*** Block opens ***

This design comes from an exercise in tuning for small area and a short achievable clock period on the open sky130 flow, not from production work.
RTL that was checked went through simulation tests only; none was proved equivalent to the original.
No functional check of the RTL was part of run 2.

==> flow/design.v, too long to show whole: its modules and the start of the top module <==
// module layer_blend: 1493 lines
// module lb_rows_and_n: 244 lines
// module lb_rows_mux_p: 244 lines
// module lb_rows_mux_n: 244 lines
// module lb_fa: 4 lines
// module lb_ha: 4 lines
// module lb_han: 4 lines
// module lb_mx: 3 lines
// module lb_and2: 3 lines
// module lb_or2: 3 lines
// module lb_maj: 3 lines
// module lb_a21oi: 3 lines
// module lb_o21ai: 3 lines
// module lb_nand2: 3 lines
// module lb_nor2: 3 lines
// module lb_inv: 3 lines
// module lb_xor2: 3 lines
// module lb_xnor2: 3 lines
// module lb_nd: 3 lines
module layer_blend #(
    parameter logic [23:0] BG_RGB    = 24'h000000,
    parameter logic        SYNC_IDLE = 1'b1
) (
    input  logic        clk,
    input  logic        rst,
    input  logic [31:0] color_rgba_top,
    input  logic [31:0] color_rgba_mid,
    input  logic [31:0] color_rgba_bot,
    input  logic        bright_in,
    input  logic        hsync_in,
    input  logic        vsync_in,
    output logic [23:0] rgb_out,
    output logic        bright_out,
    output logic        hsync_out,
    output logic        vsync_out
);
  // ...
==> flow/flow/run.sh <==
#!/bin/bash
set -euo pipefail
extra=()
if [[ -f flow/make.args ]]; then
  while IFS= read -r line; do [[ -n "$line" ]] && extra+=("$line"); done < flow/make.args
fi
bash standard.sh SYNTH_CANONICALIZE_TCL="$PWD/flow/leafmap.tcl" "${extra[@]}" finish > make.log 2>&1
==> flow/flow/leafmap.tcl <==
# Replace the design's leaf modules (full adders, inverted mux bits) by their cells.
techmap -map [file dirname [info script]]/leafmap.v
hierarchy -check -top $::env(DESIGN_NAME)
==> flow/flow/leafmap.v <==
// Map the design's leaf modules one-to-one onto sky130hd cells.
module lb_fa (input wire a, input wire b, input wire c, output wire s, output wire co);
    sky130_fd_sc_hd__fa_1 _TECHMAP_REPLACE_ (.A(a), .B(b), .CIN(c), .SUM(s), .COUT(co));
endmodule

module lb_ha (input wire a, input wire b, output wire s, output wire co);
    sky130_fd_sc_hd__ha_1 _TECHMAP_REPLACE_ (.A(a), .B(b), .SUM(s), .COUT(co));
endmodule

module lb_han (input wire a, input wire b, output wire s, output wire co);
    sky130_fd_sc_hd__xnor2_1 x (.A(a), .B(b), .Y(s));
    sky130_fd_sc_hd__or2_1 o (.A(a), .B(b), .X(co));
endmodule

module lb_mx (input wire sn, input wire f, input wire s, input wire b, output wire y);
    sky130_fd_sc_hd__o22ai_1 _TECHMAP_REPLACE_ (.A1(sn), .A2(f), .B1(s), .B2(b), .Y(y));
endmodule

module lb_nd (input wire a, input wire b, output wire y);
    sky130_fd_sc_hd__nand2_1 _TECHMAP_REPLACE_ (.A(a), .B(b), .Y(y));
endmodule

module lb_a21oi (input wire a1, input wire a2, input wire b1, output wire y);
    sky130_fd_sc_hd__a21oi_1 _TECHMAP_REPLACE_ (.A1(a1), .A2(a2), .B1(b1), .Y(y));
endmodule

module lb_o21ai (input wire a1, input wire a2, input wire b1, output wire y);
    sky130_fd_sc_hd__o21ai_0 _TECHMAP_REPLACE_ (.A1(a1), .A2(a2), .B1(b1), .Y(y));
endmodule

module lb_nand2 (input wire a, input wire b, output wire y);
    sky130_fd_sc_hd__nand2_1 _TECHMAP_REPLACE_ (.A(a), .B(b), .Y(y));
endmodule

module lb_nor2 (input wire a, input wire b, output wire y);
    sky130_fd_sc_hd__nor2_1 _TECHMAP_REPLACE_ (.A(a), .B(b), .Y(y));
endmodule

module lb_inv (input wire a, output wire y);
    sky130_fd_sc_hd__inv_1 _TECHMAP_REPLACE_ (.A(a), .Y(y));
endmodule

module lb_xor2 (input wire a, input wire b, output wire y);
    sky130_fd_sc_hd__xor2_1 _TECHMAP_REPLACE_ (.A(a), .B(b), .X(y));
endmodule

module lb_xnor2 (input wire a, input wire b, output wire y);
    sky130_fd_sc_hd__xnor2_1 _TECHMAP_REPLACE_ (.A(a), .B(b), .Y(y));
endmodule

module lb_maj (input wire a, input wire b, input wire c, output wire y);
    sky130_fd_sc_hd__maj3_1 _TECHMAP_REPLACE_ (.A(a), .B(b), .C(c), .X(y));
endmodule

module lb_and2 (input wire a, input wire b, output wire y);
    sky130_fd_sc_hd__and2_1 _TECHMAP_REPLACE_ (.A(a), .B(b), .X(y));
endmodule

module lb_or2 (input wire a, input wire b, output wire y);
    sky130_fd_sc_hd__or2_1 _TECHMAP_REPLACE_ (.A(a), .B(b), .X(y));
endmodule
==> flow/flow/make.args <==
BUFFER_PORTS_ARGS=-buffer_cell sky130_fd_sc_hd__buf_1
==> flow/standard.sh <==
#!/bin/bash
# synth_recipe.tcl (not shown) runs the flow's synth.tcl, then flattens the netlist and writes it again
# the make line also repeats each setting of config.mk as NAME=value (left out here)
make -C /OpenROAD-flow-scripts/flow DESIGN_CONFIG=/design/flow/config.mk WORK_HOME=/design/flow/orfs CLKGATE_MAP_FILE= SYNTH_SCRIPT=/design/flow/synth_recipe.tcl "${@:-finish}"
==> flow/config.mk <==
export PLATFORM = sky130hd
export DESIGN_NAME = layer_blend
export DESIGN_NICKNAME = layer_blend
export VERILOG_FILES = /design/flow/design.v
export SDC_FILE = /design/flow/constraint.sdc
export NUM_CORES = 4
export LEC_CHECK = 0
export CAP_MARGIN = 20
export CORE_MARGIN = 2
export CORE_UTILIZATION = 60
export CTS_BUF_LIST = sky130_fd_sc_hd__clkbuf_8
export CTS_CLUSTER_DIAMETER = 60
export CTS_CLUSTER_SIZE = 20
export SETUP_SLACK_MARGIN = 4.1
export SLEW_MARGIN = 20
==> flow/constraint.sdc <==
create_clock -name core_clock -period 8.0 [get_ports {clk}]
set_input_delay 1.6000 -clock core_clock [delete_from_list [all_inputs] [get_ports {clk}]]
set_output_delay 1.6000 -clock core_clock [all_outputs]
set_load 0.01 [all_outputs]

*** Block closes ***
*** Block opens ***

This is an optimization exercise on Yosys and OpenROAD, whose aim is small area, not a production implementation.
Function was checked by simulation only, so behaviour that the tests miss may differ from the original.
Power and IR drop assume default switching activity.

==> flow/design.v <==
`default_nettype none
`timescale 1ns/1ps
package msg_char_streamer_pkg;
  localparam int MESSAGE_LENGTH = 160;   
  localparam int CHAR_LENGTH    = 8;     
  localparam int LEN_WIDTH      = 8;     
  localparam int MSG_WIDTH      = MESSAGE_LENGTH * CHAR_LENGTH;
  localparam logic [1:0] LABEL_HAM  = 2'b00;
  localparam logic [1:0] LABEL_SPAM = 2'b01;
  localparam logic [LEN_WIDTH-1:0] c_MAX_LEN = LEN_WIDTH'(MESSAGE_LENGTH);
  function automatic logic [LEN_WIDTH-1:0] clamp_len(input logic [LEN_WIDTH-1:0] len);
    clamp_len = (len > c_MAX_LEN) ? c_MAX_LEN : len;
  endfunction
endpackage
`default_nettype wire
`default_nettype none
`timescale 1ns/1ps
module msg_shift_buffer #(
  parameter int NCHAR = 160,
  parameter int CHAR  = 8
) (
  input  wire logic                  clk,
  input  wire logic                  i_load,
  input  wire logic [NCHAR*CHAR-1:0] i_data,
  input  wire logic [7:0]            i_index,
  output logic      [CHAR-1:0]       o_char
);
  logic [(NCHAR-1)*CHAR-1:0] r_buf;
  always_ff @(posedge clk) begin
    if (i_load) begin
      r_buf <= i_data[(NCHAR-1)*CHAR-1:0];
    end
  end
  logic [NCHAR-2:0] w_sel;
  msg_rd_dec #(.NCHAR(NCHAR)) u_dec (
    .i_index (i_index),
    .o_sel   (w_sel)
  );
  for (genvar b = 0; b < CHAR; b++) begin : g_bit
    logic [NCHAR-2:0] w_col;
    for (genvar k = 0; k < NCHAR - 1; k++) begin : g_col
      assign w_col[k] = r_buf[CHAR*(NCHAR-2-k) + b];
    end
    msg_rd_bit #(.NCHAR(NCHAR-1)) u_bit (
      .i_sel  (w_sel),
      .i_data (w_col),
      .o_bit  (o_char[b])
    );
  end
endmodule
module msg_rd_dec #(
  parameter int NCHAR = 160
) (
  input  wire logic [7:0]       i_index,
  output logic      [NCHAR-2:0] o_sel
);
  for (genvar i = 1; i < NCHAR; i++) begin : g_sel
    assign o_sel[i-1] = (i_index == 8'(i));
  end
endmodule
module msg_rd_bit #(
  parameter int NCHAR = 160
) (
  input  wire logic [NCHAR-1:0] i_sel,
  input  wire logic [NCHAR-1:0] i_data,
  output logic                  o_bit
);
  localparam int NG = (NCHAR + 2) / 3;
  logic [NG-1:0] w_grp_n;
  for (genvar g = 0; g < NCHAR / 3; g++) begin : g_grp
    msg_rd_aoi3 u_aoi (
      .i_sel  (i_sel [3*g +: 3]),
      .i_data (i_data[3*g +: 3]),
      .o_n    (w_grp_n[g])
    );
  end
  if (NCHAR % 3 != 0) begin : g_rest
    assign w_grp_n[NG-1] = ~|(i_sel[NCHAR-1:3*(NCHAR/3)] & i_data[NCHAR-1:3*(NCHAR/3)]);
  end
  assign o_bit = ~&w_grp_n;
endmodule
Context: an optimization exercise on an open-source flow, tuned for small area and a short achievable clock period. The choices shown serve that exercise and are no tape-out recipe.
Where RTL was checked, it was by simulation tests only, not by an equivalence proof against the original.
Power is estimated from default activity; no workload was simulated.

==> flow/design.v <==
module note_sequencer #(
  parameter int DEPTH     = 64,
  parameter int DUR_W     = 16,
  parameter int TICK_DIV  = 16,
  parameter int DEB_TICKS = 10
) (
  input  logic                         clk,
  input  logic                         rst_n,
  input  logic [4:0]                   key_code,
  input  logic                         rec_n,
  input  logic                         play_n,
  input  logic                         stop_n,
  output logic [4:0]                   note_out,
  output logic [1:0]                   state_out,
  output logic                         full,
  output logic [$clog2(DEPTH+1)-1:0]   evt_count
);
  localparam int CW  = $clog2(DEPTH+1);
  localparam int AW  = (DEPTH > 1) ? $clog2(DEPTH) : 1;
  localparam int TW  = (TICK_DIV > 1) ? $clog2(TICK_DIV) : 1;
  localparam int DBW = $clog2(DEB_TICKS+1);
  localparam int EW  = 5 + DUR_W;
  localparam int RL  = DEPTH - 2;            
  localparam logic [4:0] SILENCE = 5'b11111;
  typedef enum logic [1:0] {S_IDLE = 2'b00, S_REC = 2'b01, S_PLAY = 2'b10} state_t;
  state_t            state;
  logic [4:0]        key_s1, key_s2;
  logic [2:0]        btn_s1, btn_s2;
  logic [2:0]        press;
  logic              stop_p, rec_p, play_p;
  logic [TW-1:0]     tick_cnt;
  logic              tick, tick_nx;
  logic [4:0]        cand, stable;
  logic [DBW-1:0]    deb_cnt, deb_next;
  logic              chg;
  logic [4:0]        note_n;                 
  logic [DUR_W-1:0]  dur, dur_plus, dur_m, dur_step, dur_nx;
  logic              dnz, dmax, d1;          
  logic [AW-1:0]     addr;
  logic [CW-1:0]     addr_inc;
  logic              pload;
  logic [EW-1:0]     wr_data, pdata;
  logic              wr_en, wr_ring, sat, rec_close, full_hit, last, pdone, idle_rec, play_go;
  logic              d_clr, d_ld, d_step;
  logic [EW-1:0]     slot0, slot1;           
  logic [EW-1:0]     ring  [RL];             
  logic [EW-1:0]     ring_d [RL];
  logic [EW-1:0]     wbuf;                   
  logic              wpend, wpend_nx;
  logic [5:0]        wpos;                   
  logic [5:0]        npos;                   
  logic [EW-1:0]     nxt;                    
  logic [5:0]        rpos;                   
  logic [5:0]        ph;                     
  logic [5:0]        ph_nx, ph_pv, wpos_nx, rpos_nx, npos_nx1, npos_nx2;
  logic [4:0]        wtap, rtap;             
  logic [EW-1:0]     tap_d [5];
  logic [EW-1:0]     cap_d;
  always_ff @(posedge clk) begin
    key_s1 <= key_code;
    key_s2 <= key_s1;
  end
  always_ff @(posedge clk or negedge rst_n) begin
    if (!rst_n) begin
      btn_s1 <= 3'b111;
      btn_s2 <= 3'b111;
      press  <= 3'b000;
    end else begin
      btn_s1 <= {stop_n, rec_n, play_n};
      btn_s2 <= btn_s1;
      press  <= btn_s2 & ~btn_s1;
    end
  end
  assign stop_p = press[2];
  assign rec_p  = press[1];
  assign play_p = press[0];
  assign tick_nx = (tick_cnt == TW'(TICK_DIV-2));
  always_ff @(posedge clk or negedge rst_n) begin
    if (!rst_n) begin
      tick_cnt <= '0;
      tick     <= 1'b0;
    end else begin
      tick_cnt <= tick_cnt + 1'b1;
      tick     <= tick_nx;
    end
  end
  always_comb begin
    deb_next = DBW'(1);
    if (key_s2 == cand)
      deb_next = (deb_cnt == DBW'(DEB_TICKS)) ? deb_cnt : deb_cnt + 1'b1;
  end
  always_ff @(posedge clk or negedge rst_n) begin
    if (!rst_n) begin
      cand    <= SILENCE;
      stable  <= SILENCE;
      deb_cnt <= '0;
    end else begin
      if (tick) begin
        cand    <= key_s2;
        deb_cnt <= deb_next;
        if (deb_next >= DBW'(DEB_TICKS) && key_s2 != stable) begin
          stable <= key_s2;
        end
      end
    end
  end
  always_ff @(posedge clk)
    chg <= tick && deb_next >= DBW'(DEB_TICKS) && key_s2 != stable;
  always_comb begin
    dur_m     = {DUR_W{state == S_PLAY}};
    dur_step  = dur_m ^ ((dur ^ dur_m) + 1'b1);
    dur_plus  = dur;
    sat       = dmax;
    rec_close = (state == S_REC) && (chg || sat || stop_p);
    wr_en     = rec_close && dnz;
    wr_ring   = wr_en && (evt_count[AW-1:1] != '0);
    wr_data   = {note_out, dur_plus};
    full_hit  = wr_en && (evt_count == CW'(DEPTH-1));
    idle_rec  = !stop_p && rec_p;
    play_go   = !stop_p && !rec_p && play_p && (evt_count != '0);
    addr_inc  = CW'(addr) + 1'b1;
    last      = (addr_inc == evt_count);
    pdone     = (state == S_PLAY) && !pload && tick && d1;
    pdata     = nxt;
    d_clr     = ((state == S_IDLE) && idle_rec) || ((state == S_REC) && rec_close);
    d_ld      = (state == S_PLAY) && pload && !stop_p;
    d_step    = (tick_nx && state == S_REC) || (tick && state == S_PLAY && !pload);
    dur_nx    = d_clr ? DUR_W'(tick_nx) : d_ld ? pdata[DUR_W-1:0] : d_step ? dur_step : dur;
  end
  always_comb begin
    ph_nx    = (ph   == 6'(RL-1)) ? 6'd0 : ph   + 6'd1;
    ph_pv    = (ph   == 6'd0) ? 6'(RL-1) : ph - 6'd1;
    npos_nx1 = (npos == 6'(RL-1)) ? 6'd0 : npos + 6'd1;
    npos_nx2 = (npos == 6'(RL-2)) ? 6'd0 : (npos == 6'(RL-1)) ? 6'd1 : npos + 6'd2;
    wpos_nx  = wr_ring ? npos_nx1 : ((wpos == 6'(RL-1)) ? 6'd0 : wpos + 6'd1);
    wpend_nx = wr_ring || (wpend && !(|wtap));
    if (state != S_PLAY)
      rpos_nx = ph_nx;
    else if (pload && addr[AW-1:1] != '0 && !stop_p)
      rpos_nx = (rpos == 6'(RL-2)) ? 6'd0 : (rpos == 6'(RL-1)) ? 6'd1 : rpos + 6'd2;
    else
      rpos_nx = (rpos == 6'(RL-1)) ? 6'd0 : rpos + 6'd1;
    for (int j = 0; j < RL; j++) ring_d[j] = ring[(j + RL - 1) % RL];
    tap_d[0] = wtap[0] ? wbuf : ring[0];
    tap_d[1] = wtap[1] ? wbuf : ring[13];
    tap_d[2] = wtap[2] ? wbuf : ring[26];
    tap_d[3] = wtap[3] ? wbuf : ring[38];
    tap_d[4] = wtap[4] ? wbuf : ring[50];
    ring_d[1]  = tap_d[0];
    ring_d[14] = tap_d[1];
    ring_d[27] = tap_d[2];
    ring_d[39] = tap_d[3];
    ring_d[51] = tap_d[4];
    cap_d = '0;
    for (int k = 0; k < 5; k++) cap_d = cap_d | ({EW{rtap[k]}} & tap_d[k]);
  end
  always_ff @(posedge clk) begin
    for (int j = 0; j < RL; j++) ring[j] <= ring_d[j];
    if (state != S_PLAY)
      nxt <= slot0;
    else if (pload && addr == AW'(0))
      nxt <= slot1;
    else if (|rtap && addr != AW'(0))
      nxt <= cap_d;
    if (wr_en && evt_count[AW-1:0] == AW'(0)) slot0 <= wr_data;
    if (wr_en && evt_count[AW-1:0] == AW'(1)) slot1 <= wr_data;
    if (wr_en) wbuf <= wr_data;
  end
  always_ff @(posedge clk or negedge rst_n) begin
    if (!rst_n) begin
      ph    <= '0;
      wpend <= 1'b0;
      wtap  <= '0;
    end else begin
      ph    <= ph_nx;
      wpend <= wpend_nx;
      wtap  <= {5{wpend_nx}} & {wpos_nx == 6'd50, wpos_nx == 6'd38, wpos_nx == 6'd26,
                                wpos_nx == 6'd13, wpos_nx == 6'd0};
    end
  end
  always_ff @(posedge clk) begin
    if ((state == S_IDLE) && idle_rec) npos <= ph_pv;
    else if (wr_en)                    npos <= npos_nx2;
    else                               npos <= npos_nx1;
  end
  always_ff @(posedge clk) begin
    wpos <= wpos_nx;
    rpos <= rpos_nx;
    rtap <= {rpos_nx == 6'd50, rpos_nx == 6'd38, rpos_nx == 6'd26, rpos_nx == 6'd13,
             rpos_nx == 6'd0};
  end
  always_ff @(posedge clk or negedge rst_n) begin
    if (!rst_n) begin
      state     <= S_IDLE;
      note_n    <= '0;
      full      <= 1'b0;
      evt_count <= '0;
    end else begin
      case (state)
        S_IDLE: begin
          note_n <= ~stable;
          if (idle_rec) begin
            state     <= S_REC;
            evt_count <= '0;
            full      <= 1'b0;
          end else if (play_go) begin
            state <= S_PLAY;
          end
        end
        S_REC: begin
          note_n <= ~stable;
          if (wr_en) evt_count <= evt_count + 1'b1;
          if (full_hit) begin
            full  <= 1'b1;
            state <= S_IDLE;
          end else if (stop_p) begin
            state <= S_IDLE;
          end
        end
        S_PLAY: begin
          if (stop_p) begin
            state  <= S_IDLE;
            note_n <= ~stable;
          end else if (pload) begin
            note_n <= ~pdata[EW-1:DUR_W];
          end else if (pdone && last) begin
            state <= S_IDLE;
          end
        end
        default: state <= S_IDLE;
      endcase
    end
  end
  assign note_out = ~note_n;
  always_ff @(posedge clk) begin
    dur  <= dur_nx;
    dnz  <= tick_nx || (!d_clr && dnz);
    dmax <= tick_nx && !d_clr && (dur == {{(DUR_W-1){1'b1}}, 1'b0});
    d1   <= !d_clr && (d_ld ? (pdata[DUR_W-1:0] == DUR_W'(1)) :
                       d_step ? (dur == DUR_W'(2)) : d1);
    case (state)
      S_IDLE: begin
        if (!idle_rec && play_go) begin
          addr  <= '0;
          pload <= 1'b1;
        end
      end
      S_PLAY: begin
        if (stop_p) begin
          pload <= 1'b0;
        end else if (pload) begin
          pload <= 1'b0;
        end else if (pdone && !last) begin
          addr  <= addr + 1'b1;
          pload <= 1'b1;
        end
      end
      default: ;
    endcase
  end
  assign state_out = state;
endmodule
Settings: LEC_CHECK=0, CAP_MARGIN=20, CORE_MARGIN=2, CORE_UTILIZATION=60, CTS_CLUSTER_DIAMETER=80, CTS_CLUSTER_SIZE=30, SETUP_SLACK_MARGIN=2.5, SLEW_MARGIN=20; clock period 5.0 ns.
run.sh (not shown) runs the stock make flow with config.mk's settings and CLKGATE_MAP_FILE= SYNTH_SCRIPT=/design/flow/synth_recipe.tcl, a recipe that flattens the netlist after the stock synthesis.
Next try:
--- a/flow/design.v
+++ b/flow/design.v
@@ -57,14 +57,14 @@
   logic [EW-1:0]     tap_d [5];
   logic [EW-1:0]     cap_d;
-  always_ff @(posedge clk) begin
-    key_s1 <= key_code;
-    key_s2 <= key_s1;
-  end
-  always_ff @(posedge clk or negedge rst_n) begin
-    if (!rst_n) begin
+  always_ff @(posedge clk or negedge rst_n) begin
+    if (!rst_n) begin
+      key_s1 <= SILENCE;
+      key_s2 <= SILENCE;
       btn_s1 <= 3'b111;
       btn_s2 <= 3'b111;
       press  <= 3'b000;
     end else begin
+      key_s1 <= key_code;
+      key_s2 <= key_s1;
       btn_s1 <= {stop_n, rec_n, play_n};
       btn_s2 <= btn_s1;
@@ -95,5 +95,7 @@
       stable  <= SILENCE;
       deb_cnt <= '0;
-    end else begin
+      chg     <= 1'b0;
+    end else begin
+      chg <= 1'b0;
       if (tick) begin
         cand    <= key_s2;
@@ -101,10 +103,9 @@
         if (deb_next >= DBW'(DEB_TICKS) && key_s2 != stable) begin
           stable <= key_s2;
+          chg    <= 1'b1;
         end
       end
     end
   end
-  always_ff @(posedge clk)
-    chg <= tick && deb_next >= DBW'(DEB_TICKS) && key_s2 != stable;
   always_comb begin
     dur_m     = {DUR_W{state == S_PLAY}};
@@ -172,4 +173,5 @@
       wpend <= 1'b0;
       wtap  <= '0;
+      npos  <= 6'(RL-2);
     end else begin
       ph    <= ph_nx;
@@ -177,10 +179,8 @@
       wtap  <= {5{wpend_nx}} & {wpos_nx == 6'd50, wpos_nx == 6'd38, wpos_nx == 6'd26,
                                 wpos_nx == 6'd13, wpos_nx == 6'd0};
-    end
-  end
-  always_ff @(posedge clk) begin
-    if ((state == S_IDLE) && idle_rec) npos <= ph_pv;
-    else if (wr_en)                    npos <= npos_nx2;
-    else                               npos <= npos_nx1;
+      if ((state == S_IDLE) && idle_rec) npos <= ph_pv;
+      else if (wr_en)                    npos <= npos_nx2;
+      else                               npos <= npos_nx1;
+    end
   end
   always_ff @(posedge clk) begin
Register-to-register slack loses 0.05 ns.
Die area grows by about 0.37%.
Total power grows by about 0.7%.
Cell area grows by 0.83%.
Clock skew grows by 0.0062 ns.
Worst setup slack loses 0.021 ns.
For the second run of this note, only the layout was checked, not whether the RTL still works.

*** Block closes ***

__EXERCISE DESCRIPTION__.
Could you restate word for word the lines above, from the one that contains "npos_nx1 = (npos" through the one that contains "wpos + 6'd1);", and no others?

__SOLVED PROBLEM__.
    npos_nx1 = (npos == 6'(RL-1)) ? 6'd0 : npos + 6'd1;
    npos_nx2 = (npos == 6'(RL-2)) ? 6'd0 : (npos == 6'(RL-1)) ? 6'd1 : npos + 6'd2;
    wpos_nx  = wr_ring ? npos_nx1 : ((wpos == 6'(RL-1)) ? 6'd0 : wpos + 6'd1);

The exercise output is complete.